# [Task objective]
Nothing in the entries below may be altered; print them as they stand.

##### Input records #####

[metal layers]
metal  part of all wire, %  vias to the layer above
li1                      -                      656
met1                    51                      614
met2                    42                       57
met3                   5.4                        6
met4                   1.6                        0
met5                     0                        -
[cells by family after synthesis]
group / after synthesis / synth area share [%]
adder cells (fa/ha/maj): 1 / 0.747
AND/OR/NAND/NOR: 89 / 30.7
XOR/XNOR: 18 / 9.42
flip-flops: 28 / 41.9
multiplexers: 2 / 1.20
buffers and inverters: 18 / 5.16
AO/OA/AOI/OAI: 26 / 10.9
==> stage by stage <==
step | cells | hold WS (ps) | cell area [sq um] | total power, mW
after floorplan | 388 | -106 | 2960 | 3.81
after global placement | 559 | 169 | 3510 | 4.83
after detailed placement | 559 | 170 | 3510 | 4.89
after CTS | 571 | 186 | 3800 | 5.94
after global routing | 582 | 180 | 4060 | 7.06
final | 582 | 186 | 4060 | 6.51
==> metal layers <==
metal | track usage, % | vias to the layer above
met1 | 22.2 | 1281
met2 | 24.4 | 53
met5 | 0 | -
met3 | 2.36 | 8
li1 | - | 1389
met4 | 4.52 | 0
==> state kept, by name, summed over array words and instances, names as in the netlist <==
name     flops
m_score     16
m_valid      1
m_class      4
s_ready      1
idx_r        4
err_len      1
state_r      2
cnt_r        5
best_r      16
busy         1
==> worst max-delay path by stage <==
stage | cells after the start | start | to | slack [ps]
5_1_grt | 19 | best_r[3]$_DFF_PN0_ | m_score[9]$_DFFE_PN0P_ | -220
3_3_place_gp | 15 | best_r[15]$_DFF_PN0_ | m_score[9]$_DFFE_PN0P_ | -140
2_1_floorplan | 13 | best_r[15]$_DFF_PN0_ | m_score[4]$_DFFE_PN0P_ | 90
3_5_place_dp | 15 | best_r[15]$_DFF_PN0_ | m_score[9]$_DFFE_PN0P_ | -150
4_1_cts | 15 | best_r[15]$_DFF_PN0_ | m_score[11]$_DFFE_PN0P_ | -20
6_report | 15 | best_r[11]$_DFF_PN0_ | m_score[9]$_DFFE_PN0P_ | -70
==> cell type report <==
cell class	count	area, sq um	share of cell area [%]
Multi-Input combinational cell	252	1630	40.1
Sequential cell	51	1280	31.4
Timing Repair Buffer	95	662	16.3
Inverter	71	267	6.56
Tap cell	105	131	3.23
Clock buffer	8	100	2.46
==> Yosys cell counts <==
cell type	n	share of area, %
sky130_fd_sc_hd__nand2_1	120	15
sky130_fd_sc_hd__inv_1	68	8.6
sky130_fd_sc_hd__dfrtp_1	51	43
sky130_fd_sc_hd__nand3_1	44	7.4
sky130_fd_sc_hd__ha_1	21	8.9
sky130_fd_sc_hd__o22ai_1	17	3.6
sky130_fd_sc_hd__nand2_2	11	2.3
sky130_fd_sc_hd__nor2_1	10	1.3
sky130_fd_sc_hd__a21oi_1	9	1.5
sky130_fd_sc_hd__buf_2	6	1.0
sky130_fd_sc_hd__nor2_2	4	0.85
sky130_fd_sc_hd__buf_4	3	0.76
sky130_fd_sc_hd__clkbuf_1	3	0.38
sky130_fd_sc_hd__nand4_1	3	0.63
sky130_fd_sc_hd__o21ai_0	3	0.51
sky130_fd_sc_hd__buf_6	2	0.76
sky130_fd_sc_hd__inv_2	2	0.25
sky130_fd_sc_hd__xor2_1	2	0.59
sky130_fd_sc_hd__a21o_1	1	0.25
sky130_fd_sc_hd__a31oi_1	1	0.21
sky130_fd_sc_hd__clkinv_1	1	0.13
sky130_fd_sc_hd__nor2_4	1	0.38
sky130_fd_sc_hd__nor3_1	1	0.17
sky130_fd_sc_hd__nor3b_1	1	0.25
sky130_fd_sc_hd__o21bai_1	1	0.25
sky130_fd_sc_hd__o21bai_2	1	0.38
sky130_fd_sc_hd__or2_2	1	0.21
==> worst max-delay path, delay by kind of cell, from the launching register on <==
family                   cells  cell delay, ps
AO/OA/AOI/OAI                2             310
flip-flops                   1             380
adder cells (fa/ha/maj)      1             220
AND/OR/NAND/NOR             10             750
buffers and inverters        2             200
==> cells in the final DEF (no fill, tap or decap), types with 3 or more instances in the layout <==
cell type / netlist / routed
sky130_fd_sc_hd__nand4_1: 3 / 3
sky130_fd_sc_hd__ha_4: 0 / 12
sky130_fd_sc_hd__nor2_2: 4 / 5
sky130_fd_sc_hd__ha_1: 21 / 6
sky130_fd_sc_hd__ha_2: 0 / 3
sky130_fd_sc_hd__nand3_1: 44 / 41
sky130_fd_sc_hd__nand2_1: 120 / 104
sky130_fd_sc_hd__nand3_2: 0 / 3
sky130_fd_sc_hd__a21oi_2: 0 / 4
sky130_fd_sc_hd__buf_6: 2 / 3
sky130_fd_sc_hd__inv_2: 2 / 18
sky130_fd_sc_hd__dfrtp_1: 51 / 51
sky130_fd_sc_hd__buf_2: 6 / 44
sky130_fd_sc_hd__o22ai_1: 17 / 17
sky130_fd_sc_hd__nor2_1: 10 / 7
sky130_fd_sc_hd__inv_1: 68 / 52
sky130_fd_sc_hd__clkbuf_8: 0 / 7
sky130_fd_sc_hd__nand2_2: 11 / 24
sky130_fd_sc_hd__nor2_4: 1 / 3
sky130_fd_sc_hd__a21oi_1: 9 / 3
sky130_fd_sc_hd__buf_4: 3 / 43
## config.mk

```make
export PLATFORM = sky130hd
export DESIGN_NAME = serdesphy_pll_trim_cal
export DESIGN_NICKNAME = d
export VERILOG_FILES = /design/src/rtl/serdesphy_pll_trim_cal.sv
export SDC_FILE = /design/constraint.sdc
export NUM_CORES = 1
export LEC_CHECK = 0
export ABC_CLOCK_PERIOD_IN_PS = 3500
export CAP_MARGIN = 10
export CORE_ASPECT_RATIO = 1.25
export CORE_MARGIN = 10
export CORE_UTILIZATION = 35
export DETAILED_ROUTE_END_ITERATION = 10
export HOLD_SLACK_MARGIN = 0.1
export PLACE_DENSITY_LB_ADDON = 0.1
export SYNTH_ARGS = -nofsm -noshare
export SYNTH_HDL_FRONTEND = slang
export SYNTH_SLANG_ARGS = --single-unit
```

## constraint.sdc

```tcl
create_clock -name clk_ref_24m -period 3.5 [get_ports clk_ref_24m]
set_input_delay 0.875 -clock clk_ref_24m [delete_from_list [all_inputs] [get_ports clk_ref_24m]]
set_output_delay 0.875 -clock clk_ref_24m [all_outputs]
set_load 0.01 [all_outputs]
```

#####

# [Output]
[metal layers]
metal  part of all wire, %  vias to the layer above
li1                      -                      656
met1                    51                      614
met2                    42                       57
met3                   5.4                        6
met4                   1.6                        0
met5                     0                        -
[cells by family after synthesis]
group / after synthesis / synth area share [%]
adder cells (fa/ha/maj): 1 / 0.747
AND/OR/NAND/NOR: 89 / 30.7
XOR/XNOR: 18 / 9.42
flip-flops: 28 / 41.9
multiplexers: 2 / 1.20
buffers and inverters: 18 / 5.16
AO/OA/AOI/OAI: 26 / 10.9
==> stage by stage <==
step | cells | hold WS (ps) | cell area [sq um] | total power, mW
after floorplan | 388 | -106 | 2960 | 3.81
after global placement | 559 | 169 | 3510 | 4.83
after detailed placement | 559 | 170 | 3510 | 4.89
after CTS | 571 | 186 | 3800 | 5.94
after global routing | 582 | 180 | 4060 | 7.06
final | 582 | 186 | 4060 | 6.51
==> metal layers <==
metal | track usage, % | vias to the layer above
met1 | 22.2 | 1281
met2 | 24.4 | 53
met5 | 0 | -
met3 | 2.36 | 8
li1 | - | 1389
met4 | 4.52 | 0
==> state kept, by name, summed over array words and instances, names as in the netlist <==
name     flops
m_score     16
m_valid      1
m_class      4
s_ready      1
idx_r        4
err_len      1
state_r      2
cnt_r        5
best_r      16
busy         1
==> worst max-delay path by stage <==
stage | cells after the start | start | to | slack [ps]
5_1_grt | 19 | best_r[3]$_DFF_PN0_ | m_score[9]$_DFFE_PN0P_ | -220
3_3_place_gp | 15 | best_r[15]$_DFF_PN0_ | m_score[9]$_DFFE_PN0P_ | -140
2_1_floorplan | 13 | best_r[15]$_DFF_PN0_ | m_score[4]$_DFFE_PN0P_ | 90
3_5_place_dp | 15 | best_r[15]$_DFF_PN0_ | m_score[9]$_DFFE_PN0P_ | -150
4_1_cts | 15 | best_r[15]$_DFF_PN0_ | m_score[11]$_DFFE_PN0P_ | -20
6_report | 15 | best_r[11]$_DFF_PN0_ | m_score[9]$_DFFE_PN0P_ | -70
==> cell type report <==
cell class	count	area, sq um	share of cell area [%]
Multi-Input combinational cell	252	1630	40.1
Sequential cell	51	1280	31.4
Timing Repair Buffer	95	662	16.3
Inverter	71	267	6.56
Tap cell	105	131	3.23
Clock buffer	8	100	2.46
==> Yosys cell counts <==
cell type	n	share of area, %
sky130_fd_sc_hd__nand2_1	120	15
sky130_fd_sc_hd__inv_1	68	8.6
sky130_fd_sc_hd__dfrtp_1	51	43
sky130_fd_sc_hd__nand3_1	44	7.4
sky130_fd_sc_hd__ha_1	21	8.9
sky130_fd_sc_hd__o22ai_1	17	3.6
sky130_fd_sc_hd__nand2_2	11	2.3
sky130_fd_sc_hd__nor2_1	10	1.3
sky130_fd_sc_hd__a21oi_1	9	1.5
sky130_fd_sc_hd__buf_2	6	1.0
sky130_fd_sc_hd__nor2_2	4	0.85
sky130_fd_sc_hd__buf_4	3	0.76
sky130_fd_sc_hd__clkbuf_1	3	0.38
sky130_fd_sc_hd__nand4_1	3	0.63
sky130_fd_sc_hd__o21ai_0	3	0.51
sky130_fd_sc_hd__buf_6	2	0.76
sky130_fd_sc_hd__inv_2	2	0.25
sky130_fd_sc_hd__xor2_1	2	0.59
sky130_fd_sc_hd__a21o_1	1	0.25
sky130_fd_sc_hd__a31oi_1	1	0.21
sky130_fd_sc_hd__clkinv_1	1	0.13
sky130_fd_sc_hd__nor2_4	1	0.38
sky130_fd_sc_hd__nor3_1	1	0.17
sky130_fd_sc_hd__nor3b_1	1	0.25
sky130_fd_sc_hd__o21bai_1	1	0.25
sky130_fd_sc_hd__o21bai_2	1	0.38
sky130_fd_sc_hd__or2_2	1	0.21
==> worst max-delay path, delay by kind of cell, from the launching register on <==
family                   cells  cell delay, ps
AO/OA/AOI/OAI                2             310
flip-flops                   1             380
adder cells (fa/ha/maj)      1             220
AND/OR/NAND/NOR             10             750
buffers and inverters        2             200
==> cells in the final DEF (no fill, tap or decap), types with 3 or more instances in the layout <==
cell type / netlist / routed
sky130_fd_sc_hd__nand4_1: 3 / 3
sky130_fd_sc_hd__ha_4: 0 / 12
sky130_fd_sc_hd__nor2_2: 4 / 5
sky130_fd_sc_hd__ha_1: 21 / 6
sky130_fd_sc_hd__ha_2: 0 / 3
sky130_fd_sc_hd__nand3_1: 44 / 41
sky130_fd_sc_hd__nand2_1: 120 / 104
sky130_fd_sc_hd__nand3_2: 0 / 3
sky130_fd_sc_hd__a21oi_2: 0 / 4
sky130_fd_sc_hd__buf_6: 2 / 3
sky130_fd_sc_hd__inv_2: 2 / 18
sky130_fd_sc_hd__dfrtp_1: 51 / 51
sky130_fd_sc_hd__buf_2: 6 / 44
sky130_fd_sc_hd__o22ai_1: 17 / 17
sky130_fd_sc_hd__nor2_1: 10 / 7
sky130_fd_sc_hd__inv_1: 68 / 52
sky130_fd_sc_hd__clkbuf_8: 0 / 7
sky130_fd_sc_hd__nand2_2: 11 / 24
sky130_fd_sc_hd__nor2_4: 1 / 3
sky130_fd_sc_hd__a21oi_1: 9 / 3
sky130_fd_sc_hd__buf_4: 3 / 43
## config.mk

```make
export PLATFORM = sky130hd
export DESIGN_NAME = serdesphy_pll_trim_cal
export DESIGN_NICKNAME = d
export VERILOG_FILES = /design/src/rtl/serdesphy_pll_trim_cal.sv
export SDC_FILE = /design/constraint.sdc
export NUM_CORES = 1
export LEC_CHECK = 0
export ABC_CLOCK_PERIOD_IN_PS = 3500
export CAP_MARGIN = 10
export CORE_ASPECT_RATIO = 1.25
export CORE_MARGIN = 10
export CORE_UTILIZATION = 35
export DETAILED_ROUTE_END_ITERATION = 10
export HOLD_SLACK_MARGIN = 0.1
export PLACE_DENSITY_LB_ADDON = 0.1
export SYNTH_ARGS = -nofsm -noshare
export SYNTH_HDL_FRONTEND = slang
export SYNTH_SLANG_ARGS = --single-unit
```

## constraint.sdc

```tcl
create_clock -name clk_ref_24m -period 3.5 [get_ports clk_ref_24m]
set_input_delay 0.875 -clock clk_ref_24m [delete_from_list [all_inputs] [get_ports clk_ref_24m]]
set_output_delay 0.875 -clock clk_ref_24m [all_outputs]
set_load 0.01 [all_outputs]
```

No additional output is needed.